• **Available data**:
<<<<
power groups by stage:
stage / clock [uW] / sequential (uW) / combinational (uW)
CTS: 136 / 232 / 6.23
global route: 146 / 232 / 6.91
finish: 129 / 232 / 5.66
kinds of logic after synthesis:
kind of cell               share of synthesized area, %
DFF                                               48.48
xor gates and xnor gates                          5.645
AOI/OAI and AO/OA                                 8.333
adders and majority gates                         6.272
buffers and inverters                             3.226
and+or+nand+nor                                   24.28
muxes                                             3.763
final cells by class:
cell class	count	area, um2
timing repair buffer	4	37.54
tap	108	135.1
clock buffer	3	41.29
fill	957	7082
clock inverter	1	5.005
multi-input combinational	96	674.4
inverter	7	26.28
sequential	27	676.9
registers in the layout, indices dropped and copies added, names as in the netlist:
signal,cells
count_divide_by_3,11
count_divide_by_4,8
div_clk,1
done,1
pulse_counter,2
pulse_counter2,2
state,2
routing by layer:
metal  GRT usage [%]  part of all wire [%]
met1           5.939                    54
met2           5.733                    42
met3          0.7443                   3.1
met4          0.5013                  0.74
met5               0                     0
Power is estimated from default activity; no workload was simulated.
==> run.sh <==
#!/bin/bash
# OpenROAD 26Q1-2900-gdf79404cd8, Yosys 0.63+post, stock flow scripts
make -C /OpenROAD-flow-scripts/flow DESIGN_CONFIG=/design/flow/config.mk WORK_HOME=/design/flow/orfs finish
==> config.mk <==
export PLATFORM = sky130hd
export DESIGN_NAME = bcd
export DESIGN_NICKNAME = bcd
export VERILOG_FILES = /design/flow/design.v
export SDC_FILE = /design/flow/constraint.sdc
export NUM_CORES = 4
export LEC_CHECK = 1
export CORE_AREA = 10 10 84 84
export DIE_AREA = 0 0 94 94
==> constraint.sdc <==
current_design bcd

set clk_period 10.4
set clk_io_pct 0.2

create_clock -name clk0 -period $clk_period

set non_clock_inputs [all_inputs -no_clocks]
set_input_delay [expr $clk_period * $clk_io_pct] -clock clk0 $non_clock_inputs
set_output_delay [expr $clk_period * $clk_io_pct] -clock clk0 [all_outputs]
===== /design/flow/config.mk =====
export PLATFORM = sky130hd
export DESIGN_NAME = cycled_displayer
export DESIGN_NICKNAME = cycled_displayer
export VERILOG_FILES = /design/flow/design.v
export SDC_FILE = /design/flow/constraint.sdc
export NUM_CORES = 4
export LEC_CHECK = 1
export CORE_UTILIZATION = 50

===== /design/flow/design.v =====
module clk_div #(
    parameter N = 2      
    )(
    input       clk,
    input       en,        
    input       rstn,      
    output      clk_out
);
    reg [$clog2(N) - 1: 0] cnt;
    reg pos_clk, neg_clk;
    always @(posedge clk or negedge rstn) begin
        if(!rstn) begin
            cnt <= 0;
        end
        else if(en) begin
            if(cnt < N - 1) begin
                cnt <= cnt + 1'b1;
            end 
            else begin
                cnt <= 0;
            end
        end
        else begin 
            cnt <= cnt;
        end
    end
    always @(posedge clk or negedge rstn) begin
        if(!rstn) begin
            pos_clk <= 1'b0;
        end
        else if(en) begin
            if(cnt < ((N + 1)>> 1)) begin
                pos_clk <= 1'b1;
            end
            else begin
                pos_clk <= 1'b0;
            end
        end    
        else begin
            pos_clk <= pos_clk;
        end
    end
    always @(negedge clk or negedge rstn) begin
        if(!rstn) begin
            neg_clk <= 1'b0;
        end
        else if(en) begin 
            if(N[0] ^ 1'b1) begin         
                neg_clk <= 1'b1;         
            end
            else if(cnt < ((N + 1)>> 1)) begin
                neg_clk <= 1'b1;
            end
            else begin
                neg_clk <= 1'b0;
            end
        end
        else begin
            neg_clk <= neg_clk;
        end
    end
    assign clk_out = pos_clk & neg_clk;
endmodule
>>>>
• **Work task**: Say only how many lines among the entries above contain the string "class".

• **Solution to the problem**: 2